===== Data section =====
==> src/hdl/tlc_pkg.sv <==
// Shared constants and carrier types of the top-level control register bank
package tlc_pkg;

  // ==========================================================
  // Register offsets
  localparam logic [7:0] OFS_DEVCTRL = 8'h00;
  localparam logic [7:0] OFS_STATA = 8'h03;
  localparam logic [7:0] OFS_ENA = 8'h04;
  localparam logic [7:0] OFS_STATB = 8'h05;
  localparam logic [7:0] OFS_ENB = 8'h06;
  localparam logic [7:0] OFS_PINCFG = 8'h09;
  localparam logic [7:0] OFS_NVMCTL = 8'h2B;
  localparam logic [7:0] OFS_ADDRL = 8'h2C;
  localparam logic [7:0] OFS_ADDRH = 8'h2D;
  localparam logic [7:0] OFS_PROGDATA = 8'h2E;
  localparam logic [7:0] OFS_PKG = 8'h34;
  localparam logic [7:0] OFS_CRCCTL = 8'h36;
  localparam logic [7:0] OFS_CRCL = 8'h37;
  localparam logic [7:0] OFS_CRCH = 8'h38;
  localparam logic [7:0] OFS_SEC = 8'h39;

  // ==========================================================
  // Field positions and widths
  localparam int DEVEN_BIT = 1;
  localparam int CHG_BIT = 0;
  localparam int NC_COPYIN_BIT = 7;
  localparam int NC_COPYOUT_BIT = 6;
  localparam int CRCEN_BIT = 0;
  localparam int SEC_GLOBAL_BIT = 4;
  localparam int SEC_W = 5;
  localparam int IRQA_W = 5;
  localparam int IRQB_W = 8;
  localparam int IRQB_ADC_BIT = 1;
  localparam int IRQA_WDOG_BIT = 0;
  localparam int NVM_AW = 14;
  localparam int TIMER_W = 12;

  // ==========================================================
  // Array map
  localparam logic [13:0] NVM_FIRST = 14'h0000;
  localparam logic [13:0] NVM_CRC_LAST = 14'h3FBF;
  localparam logic [13:0] NVM_PROT_LO = 14'h3FC0;
  localparam logic [13:0] NVM_TOP = 14'h3FFF;
  localparam logic [15:0] CRC_INIT = 16'hFFFF;
  localparam logic [15:0] CRC_POLY = 16'h1021;

  // ==========================================================
  // Timing
  localparam int CLK_PERIOD_PS = 8000;
  localparam int NVM_PROG_TIME_NS = 10000;
  localparam int NVM_PROG_CYC = (NVM_PROG_TIME_NS * 1000) / CLK_PERIOD_PS;

  // ==========================================================
  // Carriers
  typedef struct packed {
    logic wr;
    logic rd;
    logic [7:0] addr;
    logic [7:0] wdata;
  } tlc_bus_s;

  typedef struct packed {
    logic req;
    logic we;
    logic [13:0] addr;
    logic [7:0] wdata;
  } tlc_arr_req_s;

  typedef struct packed {
    logic we;
    logic re;
    logic [13:0] addr;
    logic [7:0] wdata;
  } tlc_ram_req_s;

  typedef enum logic [2:0] {
    ST_SECRD = 3'h0,
    ST_IDLE = 3'h1,
    ST_ARD = 3'h3,
    ST_AWR = 3'h2,
    ST_RRD = 3'h6,
    ST_RWT = 3'h7
  } tlc_state_e;

  typedef enum logic [2:0] {
    OP_SEC = 3'h0,
    OP_COPYIN = 3'h1,
    OP_COPYOUT = 3'h2,
    OP_BYTE = 3'h3,
    OP_CRC = 3'h4
  } tlc_op_e;

endpackage : tlc_pkg

==> src/hdl/tlc_crc16_step.sv <==
// One-byte step of the 16-bit checksum, MSB first
`timescale 1ns/1ps
`default_nettype none
module tlc_crc16_step #(
  parameter logic [15:0] POLY = 16'h1021
) (
  input wire logic [15:0] crcIn,
  input wire logic [7:0] dataIn,
  output logic [15:0] crcOut
);
  always_comb begin
    logic [15:0] c;
    c = crcIn ^ {dataIn, 8'h00};
    for (int i = 0; i < 8; i++) begin
      c = c[15] ? ({c[14:0], 1'b0} ^ POLY) : {c[14:0], 1'b0};
    end
    crcOut = c;
  end
endmodule : tlc_crc16_step
`default_nettype wire

==> src/hdl/tlc_top_regs.sv <==
// Top-level control register bank: interrupts, array controller, security
`timescale 1ns/1ps
`default_nettype none
// ==========================================================
// Overview of operation
// - Channel copy and watchdog events set status A.
// - Status bits clear on write one; reset zero.
// - Status B bits map eight peripheral sources.
// - Converter completion sets status B bit one.
// - Enable bits match status positions.
// - Pin config bit zero enables charge detection.
// - Array to shadow copy holds core reset.
// - Shadow to array copy, bit clears at end.
// - Byte program done flag, cleared on read.
// - Byte program timeout sets failure flag.
// - Address from low and upper address registers.
// - Data register write starts byte programming.
// - Byte program refused in protected top range.
// - Checksum over array excluding top bytes.
// - Package register reports option in bits 7..6.
// - Global bit forces every sector debug off.
// - Sector bits raise sectors to read blocked.
// - Levels gate debugger reads or whole debugger.
// - Security loaded from top byte after reset.
// - Top byte written only by full copy.
// - Security level never goes back down.
// - Writes other than device control need device write enable bit set.
module tlc_top_regs #(
  parameter int unsigned PROG_CYC = tlc_pkg::NVM_PROG_CYC
) (
  input wire logic mclk,
  input wire logic nrst,
  input wire tlc_pkg::tlc_bus_s bus,
  output logic [7:0] busRdata,
  input wire logic [tlc_pkg::IRQA_W-1:0] dmaWdogEvt,
  input wire logic [tlc_pkg::IRQB_W-1:0] periphEvt,
  output logic periphIrq,
  output logic chargeDetectEn,
  input wire logic [1:0] pkgStrap,
  output var tlc_pkg::tlc_arr_req_s arrReq,
  input wire logic arrAck,
  input wire logic arrFail,
  input wire logic [7:0] arrRdata,
  output var tlc_pkg::tlc_ram_req_s ramReq,
  input wire logic [7:0] ramRdata,
  output logic coreReset,
  input wire logic [13:0] dbgRdAddr,
  output logic dbgDisable,
  output logic dbgRdDeny,
  output logic [3:0] sectorRdBlock
);
  import tlc_pkg::*;

  typedef struct packed {
    tlc_state_e st;
    tlc_op_e op;
    logic [NVM_AW-1:0] addr;
    logic [7:0] data;
    logic [TIMER_W-1:0] timer;
    logic devEn;
    logic [IRQA_W-1:0] statA;
    logic [IRQA_W-1:0] enA;
    logic [IRQB_W-1:0] statB;
    logic [IRQB_W-1:0] enB;
    logic chg;
    logic copyOut;
    logic done;
    logic fail;
    logic [7:0] addrL;
    logic [7:0] addrH;
    logic [7:0] progData;
    logic crcEn;
    logic [15:0] crc;
    logic [1:0] pkg;
    logic pkgCaught;
    logic [SEC_W-1:0] sec;
    logic [7:0] rdata;
    logic irq;
    logic coreRst;
    tlc_arr_req_s arr;
    tlc_ram_req_s ram;
    logic dbgOff;
    logic dbgDeny;
    logic [3:0] rdBlock;
  } tlc_state_s;

  localparam logic [TIMER_W-1:0] TIMEOUT = TIMER_W'(PROG_CYC - 1);

  tlc_state_s r_reg;
  tlc_state_s r_next;
  logic [15:0] crcNext;
  logic wen;
  logic [NVM_AW-1:0] progAddr;

  // ==========================================================
  // Checksum datapath
  tlc_crc16_step #(.POLY(CRC_POLY)) u_crc (
    .crcIn(r_reg.crc),
    .dataIn(arrRdata),
    .crcOut(crcNext)
  );

  assign progAddr = {r_reg.addrH[5:0], r_reg.addrL};

  // ==========================================================
  // Next state
  always_comb begin
    r_next = r_reg;
    r_next.rdata = 8'h00;
    r_next.ram.we = 1'b0;
    r_next.ram.re = 1'b0;
    // Device control stays writable, else the enable could never be set
    wen = bus.wr && (r_reg.devEn || bus.addr == OFS_DEVCTRL);

    // Clear first, then events, so a coincident event survives
    r_next.statA = r_reg.statA & ~((wen && bus.addr == OFS_STATA) ? bus.wdata[IRQA_W-1:0] : '0);
    r_next.statA = r_next.statA | dmaWdogEvt;
    r_next.statB = r_reg.statB & ~((wen && bus.addr == OFS_STATB) ? bus.wdata : '0);
    r_next.statB = r_next.statB | periphEvt;
    r_next.irq = (|(r_reg.statA & r_reg.enA)) || (|(r_reg.statB & r_reg.enB));

    if (wen) begin
      case (bus.addr)
        OFS_DEVCTRL: r_next.devEn = bus.wdata[DEVEN_BIT];
        OFS_ENA: r_next.enA = bus.wdata[IRQA_W-1:0];
        OFS_ENB: r_next.enB = bus.wdata;
        OFS_PINCFG: r_next.chg = bus.wdata[CHG_BIT];
        OFS_ADDRL: r_next.addrL = bus.wdata;
        OFS_ADDRH: r_next.addrH = bus.wdata;
        OFS_PROGDATA: r_next.progData = bus.wdata;
        OFS_CRCCTL: r_next.crcEn = bus.wdata[CRCEN_BIT];
        OFS_CRCL: r_next.crc[7:0] = bus.wdata;
        OFS_CRCH: r_next.crc[15:8] = bus.wdata;
        default: ;
      endcase
    end

    if (bus.rd) begin
      case (bus.addr)
        OFS_DEVCTRL: r_next.rdata = {6'h00, r_reg.devEn, 1'b0};
        OFS_STATA: r_next.rdata = {3'h0, r_reg.statA};
        OFS_ENA: r_next.rdata = {3'h0, r_reg.enA};
        OFS_STATB: r_next.rdata = r_reg.statB;
        OFS_ENB: r_next.rdata = r_reg.enB;
        OFS_PINCFG: r_next.rdata = {7'h00, r_reg.chg};
        OFS_NVMCTL: begin
          r_next.rdata = {1'b0, r_reg.copyOut, r_reg.done, r_reg.fail, 4'h0};
          r_next.done = 1'b0;
        end
        OFS_ADDRL: r_next.rdata = r_reg.addrL;
        OFS_ADDRH: r_next.rdata = r_reg.addrH;
        OFS_PROGDATA: r_next.rdata = r_reg.progData;
        OFS_PKG: r_next.rdata = {r_reg.pkg, 6'h00};
        OFS_CRCCTL: r_next.rdata = {7'h00, r_reg.crcEn};
        OFS_CRCL: r_next.rdata = r_reg.crc[7:0];
        OFS_CRCH: r_next.rdata = r_reg.crc[15:8];
        OFS_SEC: r_next.rdata = {3'h0, r_reg.sec};
        default: r_next.rdata = 8'h00;
      endcase
    end

    // Strap is sampled once, after reset release
    if (!r_reg.pkgCaught) begin
      r_next.pkg = pkgStrap;
      r_next.pkgCaught = 1'b1;
    end

    // Debugger gating
    r_next.dbgOff = r_reg.sec[SEC_GLOBAL_BIT];
    r_next.rdBlock = r_reg.sec[SEC_GLOBAL_BIT] ? 4'hF : r_reg.sec[3:0];
    r_next.dbgDeny = r_reg.sec[SEC_GLOBAL_BIT] ||
                     (dbgRdAddr <= NVM_CRC_LAST && r_reg.sec[dbgRdAddr[13:12]]);

    unique case (r_reg.st)
      ST_SECRD: begin
        r_next.op = OP_SEC;
        r_next.addr = NVM_TOP;
        r_next.timer = '0;
        r_next.st = ST_ARD;
      end
      ST_IDLE: begin
        r_next.timer = '0;
        if (wen && bus.addr == OFS_NVMCTL && bus.wdata[NC_COPYIN_BIT]) begin
          r_next.op = OP_COPYIN;
          r_next.addr = NVM_FIRST;
          r_next.coreRst = 1'b1;
          r_next.st = ST_ARD;
        end else if (wen && bus.addr == OFS_NVMCTL && bus.wdata[NC_COPYOUT_BIT]) begin
          r_next.op = OP_COPYOUT;
          r_next.addr = NVM_FIRST;
          r_next.copyOut = 1'b1;
          r_next.st = ST_RRD;
        end else if (wen && bus.addr == OFS_PROGDATA) begin
          r_next.fail = 1'b0;
          // Top byte only changes through the full copy
          if (progAddr >= NVM_PROT_LO) begin
            r_next.done = 1'b1;
            r_next.fail = 1'b1;
          end else begin
            r_next.op = OP_BYTE;
            r_next.addr = progAddr;
            r_next.data = bus.wdata;
            r_next.st = ST_AWR;
          end
        end else if (r_reg.crcEn) begin
          r_next.op = OP_CRC;
          r_next.crc = CRC_INIT;
          r_next.addr = NVM_FIRST;
          r_next.st = ST_ARD;
        end
      end
      ST_ARD: begin
        r_next.arr = '{req: 1'b1, we: 1'b0, addr: r_reg.addr, wdata: 8'h00};
        r_next.timer = r_reg.timer + 1'b1;
        if (r_reg.arr.req && arrAck) begin
          r_next.arr.req = 1'b0;
          r_next.timer = '0;
          r_next.addr = r_reg.addr + 1'b1;
          unique case (r_reg.op)
            OP_COPYIN: begin
              r_next.ram = '{we: 1'b1, re: 1'b0, addr: r_reg.addr, wdata: arrRdata};
              if (r_reg.addr == NVM_TOP) begin
                r_next.coreRst = 1'b0;
                r_next.st = ST_IDLE;
              end
            end
            OP_CRC: begin
              r_next.crc = crcNext;
              if (r_reg.addr == NVM_CRC_LAST) begin
                r_next.crcEn = 1'b0;
                r_next.st = ST_IDLE;
              end
            end
            default: begin
              r_next.sec = arrRdata[SEC_W-1:0];
              r_next.st = ST_IDLE;
            end
          endcase
        end else if (r_reg.timer == TIMEOUT) begin
          // An array that never answers must not hang the core in reset
          r_next.arr.req = 1'b0;
          r_next.fail = 1'b1;
          r_next.coreRst = 1'b0;
          r_next.crcEn = 1'b0;
          r_next.st = ST_IDLE;
        end
      end
      ST_RRD: begin
        r_next.ram = '{we: 1'b0, re: 1'b1, addr: r_reg.addr, wdata: 8'h00};
        r_next.st = ST_RWT;
      end
      ST_RWT: begin
        if (!r_reg.ram.re) begin
          r_next.data = ramRdata;
          if (r_reg.addr == NVM_TOP) begin
            r_next.data[SEC_W-1:0] = ramRdata[SEC_W-1:0] | r_reg.sec;
          end
          r_next.timer = '0;
          r_next.st = ST_AWR;
        end
      end
      ST_AWR: begin
        r_next.arr = '{req: 1'b1, we: 1'b1, addr: r_reg.addr, wdata: r_reg.data};
        r_next.timer = r_reg.timer + 1'b1;
        if (r_reg.arr.req && arrAck) begin
          r_next.arr.req = 1'b0;
          r_next.timer = '0;
          r_next.fail = r_reg.fail | arrFail;
          if (r_reg.op == OP_BYTE) begin
            r_next.done = 1'b1;
            r_next.st = ST_IDLE;
          end else if (r_reg.addr == NVM_TOP) begin
            r_next.copyOut = 1'b0;
            r_next.st = ST_IDLE;
          end else begin
            r_next.addr = r_reg.addr + 1'b1;
            r_next.st = ST_RRD;
          end
        end else if (r_reg.timer == TIMEOUT) begin
          r_next.arr.req = 1'b0;
          r_next.fail = 1'b1;
          r_next.done = (r_reg.op == OP_BYTE) ? 1'b1 : r_next.done;
          r_next.copyOut = 1'b0;
          r_next.st = ST_IDLE;
        end
      end
      default: r_next.st = ST_IDLE;
    endcase
  end

  // ==========================================================
  // State register
  always_ff @(posedge mclk or negedge nrst) begin
    if (!nrst) begin
      r_reg <= '0;
    end else begin
      r_reg <= r_next;
    end
  end

  assign busRdata = r_reg.rdata;
  assign periphIrq = r_reg.irq;
  assign chargeDetectEn = r_reg.chg;
  assign arrReq = r_reg.arr;
  assign ramReq = r_reg.ram;
  assign coreReset = r_reg.coreRst;
  assign dbgDisable = r_reg.dbgOff;
  assign dbgRdDeny = r_reg.dbgDeny;
  assign sectorRdBlock = r_reg.rdBlock;
endmodule : tlc_top_regs
`default_nettype wire

==> config.mk <==
export PLATFORM = sky130hd
export DESIGN_NAME = tlc_top_regs
export DESIGN_NICKNAME = d
export VERILOG_FILES = /design/src/hdl/tlc_pkg.sv /design/src/hdl/tlc_crc16_step.sv /design/src/hdl/tlc_top_regs.sv
export SDC_FILE = /design/constraint.sdc
export NUM_CORES = 1
export LEC_CHECK = 0
export ABC_CLOCK_PERIOD_IN_PS = 2300
export BUFFER_PORTS_ARGS = -buffer_cell sky130_fd_sc_hd__buf_2
export CORE_AREA = 2 2 186 188
export CTS_CLUSTER_SIZE = 24
export DETAILED_ROUTE_END_ITERATION = 12
export DIE_AREA = 0 0 188 190
export PLACE_DENSITY_LB_ADDON = 0.1
export SYNTH_ARGS = -nofsm -noshare
export SYNTH_HDL_FRONTEND = slang
export SYNTH_SLANG_ARGS = --single-unit
==> constraint.sdc <==
create_clock -name mclk -period 2.3 [get_ports mclk]
set_input_delay 0.23 -clock mclk [delete_from_list [all_inputs] [get_ports mclk]]
set_output_delay 0.23 -clock mclk [all_outputs]
set_load 0.03 [all_outputs]
# Yosys cells after proc, flatten, opt, wreduce, memory -nomap -nowiden
# Cells that the tools add are included.
[totals]
in_bits = 67
wordCells = 241
reg_bits = 184
[op_classes]
bitwise_logic = 20
n_mux = 86
n_lt_le_gt_ge = 3
addsub = 2
n_reduce_logical = 45
eq_ne = 49
[op_table]
columns = ["cell", "count"]
rows = [
  ["8-bit case mux with 15 select lines", 1],
  ["13-bit two-way mux", 8],
  ["20-bit two-way mux", 5],
  ["24-bit case mux with 2 select lines", 2],
  ["16-bit two-way mux", 5],
  ["8-bit by 6-bit equality test with 1-bit output, second input constant", 9],
  ["14-bit two-way mux", 4],
  ["8-bit two-way mux", 7],
  ["14-bit case mux with 4 select lines", 1],
  ["24-bit two-way mux", 2],
  ["12-bit case mux with 3 select lines", 1],
  ["17-bit two-way mux", 2],
  ["3-bit two-way mux", 11],
  ["16-bit case mux with 2 select lines", 1],
  ["14-bit equality test, second input constant", 2],
  ["28-bit two-way mux", 1],
  ["2-bit != test, second input constant", 13],
  ["8-bit by 3-bit equality test with 1-bit output, second input constant", 3],
  ["3-bit NOT", 8],
  ["1-bit two-way mux", 18],
  ["3-bit case mux with 6 select lines", 1],
  ["8-bit bitwise AND", 2],
  ["8-bit case mux with 2 select lines", 1],
  ["2-bit AND reduction", 8],
  ["47 further kinds", 89],
]

# Longest topological paths before layout
[depth]
word_depth = 20
ltp_mapped = 9

# Modules after synthesis
# A second synthesis with hierarchy kept.
[unflattened]
hier_cells = 1034
hier_area_um2 = 9997.1
[by_module_without_submodules]
columns = ["mod", "seq_area_each_um2", "instances", "area_each_um2", "cells_each"]
rows = [
  ["tlc_top_regs", 4604.4, 1, 9594.2, 1009],
  ["tlc_crc16_step", 0.0, 1, 402.9, 25],
]

# Worst setup path before layout
# Ideal clock, no wire load.
[synth_timing]
path_kind = "register -> register"
from = "register r_reg[164] (netlist name)"
to = "register r_reg[169] (netlist name)"
period_less_slack_ps = 2029
path_buffers = 2
t_arrival_ps = 1911
slack_ps = 271
stages_incl_launch_ff = 10
cell_sequence = "dfrtp_1 -> ha_1 -> clkbuf_1 -> nand4_1 -> nor2_1 -> a41oi_1 -> o211ai_4 -> buf_6 -> nor2_1 -> o21a_1"
[synth_via]
elab_chain_len = 5
[synth_lines]
columns = ["item", "line", "source"]
rows = [
  ["start, declared", "tlc_top_regs.sv:89", "tlc_state_s r_reg;"],
  ["start signal, assigned", "tlc_top_regs.sv:297", "r_reg <= r_next;"],
  ["14-bit by 1-bit adder with 14-bit output", "tlc_top_regs.sv:218, tlc_top_regs.sv:276", ""],
  ["14-bit two-way mux", "tlc_top_regs.sv:272", "end else if (r_reg.addr == NVM_TOP) begin"],
  ["14-bit two-way mux", "tlc_top_regs.sv:269", "if (r_reg.op == OP_BYTE) begin"],
  ["14-bit two-way mux", "tlc_top_regs.sv:265", "if (r_reg.arr.req && arrAck) begin"],
  ["14-bit case mux with 4 select lines", "tlc_top_regs.sv:174", "unique case (r_reg.st)"],
]
# Parallel ways exist; a longest one is shown, timed or not. The select of a mux whose other input is x is not followed.
# A chain may end at the register's enable or synchronous reset.

# Worst setup path in the final report
[layout_timing]
from = "register r_reg[183] (netlist name)"
to = "register r_reg[160] (netlist name)"
[layout_via]
elab_chain_len = 3
[layout_lines]
columns = ["item", "line"]
rows = [
  ["3-bit by 1-bit equality test with 1-bit output / 3-bit equality test (equally long branches)", "tlc_top_regs.sv:174"],
  ["2-bit != test (no source line) / 2-bit nonzero test (equally long branches)", "--"],
  ["6-bit AND reduction (no source line)", "--"],
]
# Parallel ways exist; a longest one is shown, timed or not.

==> impl_results.md <==
- Fin nets: 1220
- Yosys top cell by area: dfrtp_1
- Max-cap violations: 0
- Number of synthesized register bits: 184
- Worst-Margin Slew: 0.875 ns
- # placed instances: 1571
- Die height: 190 um
- Post-DR vias/cell: 4.99
- IO Count: 132
- Outcome: finished, final reports clean
- Hold crit path type: input port to flop
- CTS tree: yes
- Leak Pwr: 5.31 nW
- WP data arrival: 2.42 ns
- Port Buffers: 125
- Total gr overflow: 0
- Number of global-route vias before repair: 8082
- Worst-case vdd ir drop: 602 uV
- Clock Latency Late Sink: 0.45 ns
- Worst-path clk slew: 0.07 ns
- Initial antenna violation count: 0
- Synthesized area: 9990 um2
- Setup Crit Path Kind: flop to flop
- Number of synthesized flops with an enable pin: 0
- Post-synth top area share: 46.1%
- Clk root buf: clkbuf_16
- Worst setup EP type: flop
- Rel. slew slack: 41.5%
- F_max: 483 MHz
- Power per cell area: 1070 nW/um2
- Cell count after synthesis: 1024
- FFs w/ async S/R, synth: 100%
- Data required, critical path: 2.65 ns
- Max reg flops: 104
- Skew final: 0.0130 ns
- CP max FO: 16
- Starting density of the core: 29.4%
- Setup WS pre-CTS: -0.00396 ns
- GPL Wtd Cong: 0.869
- Dpl cell area: 11200 um2
- Mapped Nets: 1094
- Leading post-synthesis cells by cell area: dfrtp_1 46%, nand2_1 7.0%, mux2_2 6.1%
- GRT Total Usage: 18.9%
- Post-synth top flop: dfrtp_1
- Antenna-violating nets left: 0
- Post-Route WL: 32.7 mm
- Crit share post-route: 90.1%
- Core area: 33900 um2
- Drt drc: 0
- RSZ-0062 raised after global routing: no
- Minimum clock period: 2.07 ns
- DR pass1 iterations: 5
- Final Worst Setup Slack: 0.228 ns
- Final Hold Fails: 0
- Vias: 8066
- Post-CTS Setup Repair Bufs: 0
- Die area: 35700 um2
- Average size of a mapped cell: 9.75 um2
- First-pass GRT wire length: 50.9 mm
- Hold slack final: 0.0197 ns
- WL per Instance: 20.2 um
- Fin util: 35.1%
- Rows: 68
- Final Cell Area: 11900 um2
- Area grow syn2layout: 19.3%
- Die W: 188 um
- Max-slew violation count: 0
- Antenna diode count: 0
- H-tree Lvls: 4
- Starting DRT DRC Count: 507
- Largest net degree at the start of global routing: 55
- CTS buffer count: 17
- Total power: 12.8 mW
- Setup TNS: 0 ns
- Post-synth cell types: 75
- Clk buf depth: 2
- Seq/Total Area, Yosys: 46.1%
- Final setup viols: 0
- Ys Warns: 0
- CP Launch Type: flop
- Finished Layout Cells: 1617
- Clock sinks: 184
- Dpl hpwl: 24.0 mm
- Flop2flop setup slack: 0.23 ns
- Share of cells above drive strength 1: 28.3%
[cell usage in the layout (no fill, tap or decap), types with 11 or more instances in the layout]
master	netlist	layout
buf_2	5	124
mux2_2	54	54
a21o_1	15	15
dfrtp_1	184	184
xnor2_1	21	21
o21ai_0	70	70
a21oi_1	37	37
buf_4	65	77
o211ai_1	12	12
nand3_1	28	28
mux2_1	11	11
a31oi_1	11	11
nand2_1	185	184
nand4_1	15	15
nor2_1	43	43
a22oi_1	12	12
mux2i_1	27	27
dlygate4sd3_1	0	15
clkbuf_16	0	17
[area by class of cell]
class                           instances  area, um2
Clock buffer                           22        484
Clock inverter                          9       92.6
Fill cell                            3475      22000
Inverter                               10       37.5
Multi-Input combinational cell        712       4610
Sequential cell                       184       4600
Tap cell                              455        569
Timing Repair Buffer                  225       1520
=====
- What the task asks -
Copy the lines above exactly, beginning at the line that has "- Post-DR vias/cell: 4.99" and stopping after the line that has "- Dpl cell area: 11200 um2", and omit the rest.

- Response area -
- Post-DR vias/cell: 4.99
- IO Count: 132
- Outcome: finished, final reports clean
- Hold crit path type: input port to flop
- CTS tree: yes
- Leak Pwr: 5.31 nW
- WP data arrival: 2.42 ns
- Port Buffers: 125
- Total gr overflow: 0
- Number of global-route vias before repair: 8082
- Worst-case vdd ir drop: 602 uV
- Clock Latency Late Sink: 0.45 ns
- Worst-path clk slew: 0.07 ns
- Initial antenna violation count: 0
- Synthesized area: 9990 um2
- Setup Crit Path Kind: flop to flop
- Number of synthesized flops with an enable pin: 0
- Post-synth top area share: 46.1%
- Clk root buf: clkbuf_16
- Worst setup EP type: flop
- Rel. slew slack: 41.5%
- F_max: 483 MHz
- Power per cell area: 1070 nW/um2
- Cell count after synthesis: 1024
- FFs w/ async S/R, synth: 100%
- Data required, critical path: 2.65 ns
- Max reg flops: 104
- Skew final: 0.0130 ns
- CP max FO: 16
- Starting density of the core: 29.4%
- Setup WS pre-CTS: -0.00396 ns
- GPL Wtd Cong: 0.869
- Dpl cell area: 11200 um2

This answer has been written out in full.